Seasonal influenza vaccines must be regularly updated because hemagglutinin (HA), the main antigenic target, undergoes antigenic drift allowing immune escape. Selecting candidate vaccine viruses (CVVs) that match circulating strains and grow to high yield in eggs or cell culture is resource- and time-intensive within the WHO GISRS pipeline. Conventional approaches, including egg/cell adaptation and reassortment with high-yield donor strains, can take months and risk undesirable antigenic changes. Existing computational models infer antigenic variants from sequence but do not jointly predict antigenic match and growth yield directly from clinical sequences. This study proposes MAIVESS, a machine-learning framework to predict antigenicity and yield phenotypes from HA sequences to enable rapid identification of naturally circulating, antigenically matched, high-yield strains for vaccine production, demonstrated here for A(H1N1)pdm09.
Prior work has shown that egg or cell adaptation can introduce HA mutations that alter antigenicity and that reassortment does not always improve yield. Computational models have been developed to map antigenic evolution and predict antigenic variants from sequence for influenza A (e.g., H3N2, H1N1), but these do not directly identify strains that both antigenically match vaccine targets and exhibit high yield in eggs or cells. Studies have also documented neuraminidase (NA) antigenic drift and host-dependent glycosylation effects on HA receptor binding. Together, the literature highlights the need for integrated approaches that consider antigenicity and growth phenotypes without relying on prolonged adaptation.

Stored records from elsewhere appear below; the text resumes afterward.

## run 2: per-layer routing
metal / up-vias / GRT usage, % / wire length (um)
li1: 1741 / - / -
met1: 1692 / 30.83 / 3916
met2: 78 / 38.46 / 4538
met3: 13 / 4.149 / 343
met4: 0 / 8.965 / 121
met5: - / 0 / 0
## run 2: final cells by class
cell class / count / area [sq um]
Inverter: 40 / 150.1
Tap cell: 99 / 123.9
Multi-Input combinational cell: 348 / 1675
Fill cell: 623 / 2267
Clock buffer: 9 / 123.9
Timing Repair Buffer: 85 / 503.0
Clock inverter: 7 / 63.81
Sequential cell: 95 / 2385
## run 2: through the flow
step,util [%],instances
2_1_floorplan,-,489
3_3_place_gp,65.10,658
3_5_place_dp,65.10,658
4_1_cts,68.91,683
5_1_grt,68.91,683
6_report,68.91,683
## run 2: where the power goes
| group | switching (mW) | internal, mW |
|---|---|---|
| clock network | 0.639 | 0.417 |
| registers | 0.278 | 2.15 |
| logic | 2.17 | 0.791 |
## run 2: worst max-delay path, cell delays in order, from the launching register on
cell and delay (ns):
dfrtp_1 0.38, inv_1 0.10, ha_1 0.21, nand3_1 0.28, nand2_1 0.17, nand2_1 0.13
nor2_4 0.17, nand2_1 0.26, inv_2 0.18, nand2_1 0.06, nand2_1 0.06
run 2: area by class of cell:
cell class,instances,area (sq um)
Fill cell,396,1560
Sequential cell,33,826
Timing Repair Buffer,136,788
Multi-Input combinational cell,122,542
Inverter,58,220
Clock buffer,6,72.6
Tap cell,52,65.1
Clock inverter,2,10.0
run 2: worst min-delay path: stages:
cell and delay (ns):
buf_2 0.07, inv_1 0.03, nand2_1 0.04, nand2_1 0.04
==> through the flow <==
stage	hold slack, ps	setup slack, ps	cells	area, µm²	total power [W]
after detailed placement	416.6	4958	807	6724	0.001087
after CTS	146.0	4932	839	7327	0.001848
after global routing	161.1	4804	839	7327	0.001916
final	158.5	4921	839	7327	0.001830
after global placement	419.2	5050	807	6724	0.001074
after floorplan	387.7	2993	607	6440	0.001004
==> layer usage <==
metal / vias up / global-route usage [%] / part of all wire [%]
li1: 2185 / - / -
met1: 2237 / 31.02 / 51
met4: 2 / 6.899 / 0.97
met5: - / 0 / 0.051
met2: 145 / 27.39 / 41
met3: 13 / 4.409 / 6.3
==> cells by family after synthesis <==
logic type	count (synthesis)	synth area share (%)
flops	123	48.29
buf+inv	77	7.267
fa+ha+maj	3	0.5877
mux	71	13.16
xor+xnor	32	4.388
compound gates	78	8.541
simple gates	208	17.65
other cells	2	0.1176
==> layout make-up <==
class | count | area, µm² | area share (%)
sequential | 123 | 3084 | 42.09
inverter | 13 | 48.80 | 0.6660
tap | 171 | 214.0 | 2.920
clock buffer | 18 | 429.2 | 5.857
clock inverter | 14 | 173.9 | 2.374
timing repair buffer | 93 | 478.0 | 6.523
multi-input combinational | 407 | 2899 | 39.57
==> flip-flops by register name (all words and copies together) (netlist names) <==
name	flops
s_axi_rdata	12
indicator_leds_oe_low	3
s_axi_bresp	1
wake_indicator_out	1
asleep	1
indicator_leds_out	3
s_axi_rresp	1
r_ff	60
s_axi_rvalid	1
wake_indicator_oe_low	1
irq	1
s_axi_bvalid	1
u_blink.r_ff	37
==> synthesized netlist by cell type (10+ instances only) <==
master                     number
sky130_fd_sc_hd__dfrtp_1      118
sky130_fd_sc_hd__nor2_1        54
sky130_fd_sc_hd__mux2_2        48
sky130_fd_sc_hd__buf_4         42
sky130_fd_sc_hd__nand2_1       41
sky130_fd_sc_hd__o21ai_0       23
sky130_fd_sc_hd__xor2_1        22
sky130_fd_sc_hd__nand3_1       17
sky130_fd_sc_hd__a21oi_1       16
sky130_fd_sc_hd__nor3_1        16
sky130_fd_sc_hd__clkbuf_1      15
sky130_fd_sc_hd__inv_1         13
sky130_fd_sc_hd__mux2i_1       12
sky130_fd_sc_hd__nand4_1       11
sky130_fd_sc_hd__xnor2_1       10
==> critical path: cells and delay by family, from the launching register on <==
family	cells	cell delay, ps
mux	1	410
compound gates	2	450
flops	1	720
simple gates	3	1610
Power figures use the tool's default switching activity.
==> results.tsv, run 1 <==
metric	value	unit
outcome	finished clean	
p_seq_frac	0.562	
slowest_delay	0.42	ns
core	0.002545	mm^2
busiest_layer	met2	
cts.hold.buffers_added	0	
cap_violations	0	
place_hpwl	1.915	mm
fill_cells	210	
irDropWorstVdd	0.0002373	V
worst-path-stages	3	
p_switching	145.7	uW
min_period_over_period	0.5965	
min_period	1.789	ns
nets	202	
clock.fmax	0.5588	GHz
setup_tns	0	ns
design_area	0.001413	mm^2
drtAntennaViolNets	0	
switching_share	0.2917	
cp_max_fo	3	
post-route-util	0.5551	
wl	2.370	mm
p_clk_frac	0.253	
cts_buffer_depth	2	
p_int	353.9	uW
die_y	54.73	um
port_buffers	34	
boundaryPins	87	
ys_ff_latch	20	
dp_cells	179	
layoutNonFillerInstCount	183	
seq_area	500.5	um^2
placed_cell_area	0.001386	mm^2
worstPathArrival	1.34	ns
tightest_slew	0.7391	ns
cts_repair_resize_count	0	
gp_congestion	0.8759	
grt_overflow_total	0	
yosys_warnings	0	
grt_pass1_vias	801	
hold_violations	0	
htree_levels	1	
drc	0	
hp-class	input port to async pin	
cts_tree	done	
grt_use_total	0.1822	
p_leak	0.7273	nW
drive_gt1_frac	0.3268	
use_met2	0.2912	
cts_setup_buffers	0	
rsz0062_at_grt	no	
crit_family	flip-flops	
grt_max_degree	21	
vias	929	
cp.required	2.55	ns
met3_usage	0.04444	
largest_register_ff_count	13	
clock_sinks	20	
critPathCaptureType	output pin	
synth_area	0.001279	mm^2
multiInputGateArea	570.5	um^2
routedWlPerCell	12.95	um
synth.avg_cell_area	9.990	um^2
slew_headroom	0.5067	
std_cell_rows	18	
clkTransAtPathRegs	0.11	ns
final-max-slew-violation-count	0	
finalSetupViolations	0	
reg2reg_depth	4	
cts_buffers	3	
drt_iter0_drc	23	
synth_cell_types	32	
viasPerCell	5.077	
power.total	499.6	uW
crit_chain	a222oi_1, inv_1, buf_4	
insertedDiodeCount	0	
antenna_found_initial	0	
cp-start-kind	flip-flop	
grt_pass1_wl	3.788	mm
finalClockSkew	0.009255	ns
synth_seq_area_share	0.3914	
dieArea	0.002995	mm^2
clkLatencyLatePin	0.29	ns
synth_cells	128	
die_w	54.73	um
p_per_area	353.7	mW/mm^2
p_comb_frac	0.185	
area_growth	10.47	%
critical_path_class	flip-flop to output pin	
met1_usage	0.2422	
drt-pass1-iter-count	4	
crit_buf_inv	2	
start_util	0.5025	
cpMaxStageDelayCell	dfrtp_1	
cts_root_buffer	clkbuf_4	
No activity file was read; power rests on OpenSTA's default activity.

MAIVESS was designed to learn sequence features of three HA-linked phenotypes: antigenicity, growth yield in cells and eggs, and glycan receptor binding. A random mutant library targeting the HA receptor binding site (RBS; H1 residues 119–241; H3 126–244) of A/California/04/2009 (CA/04) was generated by error-prone PCR. From 822 HA mutant plasmids (each with 1–7 mutations), 189 viable reassortant viruses (mutant HA, CA/04 NA, PR8 internal genes) were rescued after up to three passages; substitutions within the RBS pocket were not viable. Phenotyping included: (1) antigenicity via hemagglutination inhibition (HAI) with ferret antisera; (2) yield quantified as TCID50 in MDCK cells and embryonated chicken eggs (high-yield defined as >10-fold TCID50 increase vs WT 6:2 rgCA/04 on same substrate); and (3) glycan binding profiling by microarray of 75 glycans grouped into 27 substructure features, with select validation by biolayer interferometry (BLI). Sequence-serology integration combined the 189-mutant HAI data with archival HAI for seasonal H1 (1977–2009) and A(H1N1)pdm09 (2009–2016). Feature engineering included amino-acid residues and N-linked glycosylation sites, with surface exposure derived from HA structure (PDB 3LZG). For antigenicity and glycan-binding, a multi-task learning group-guided sparse learning model (MTL-GGSL) was used to jointly learn across HAI datasets (tasks) and feature groups (amino acids and glycosylation). For yield, a generalized hierarchical sparse model (GHSM) captured single features and up to third-order interactions (3468 second-order and 12,337 third-order interactions). Predictive models estimated antigenic distance y = x^T(w_global + (1 − μ)w_local), with μ=0.4, and yield scores via GHSM-derived weighted feature sums. MAIVESS was then applied to 11,424 A(H1N1)pdm09 HA sequences (2009–2020) from GISAID to predict antigenic clusters and growth phenotypes (HYcell, HYegg, HYboth). Experimental validation synthesized HA/NA from four MAIVESS-selected epidemic strains (rgSP/16, rgCQ/17, rgBRU/19, rgMAS/20) on PR8 backbone to test antigenicity (antigenic cartography from HAI) and yield (TCID50 in cells and eggs). Structural modeling (based on CA/04 HA complexes PDB 3UBN/3UBQ) evaluated the effects of N159K, K166Q, and S206T on receptor binding pocket conformation.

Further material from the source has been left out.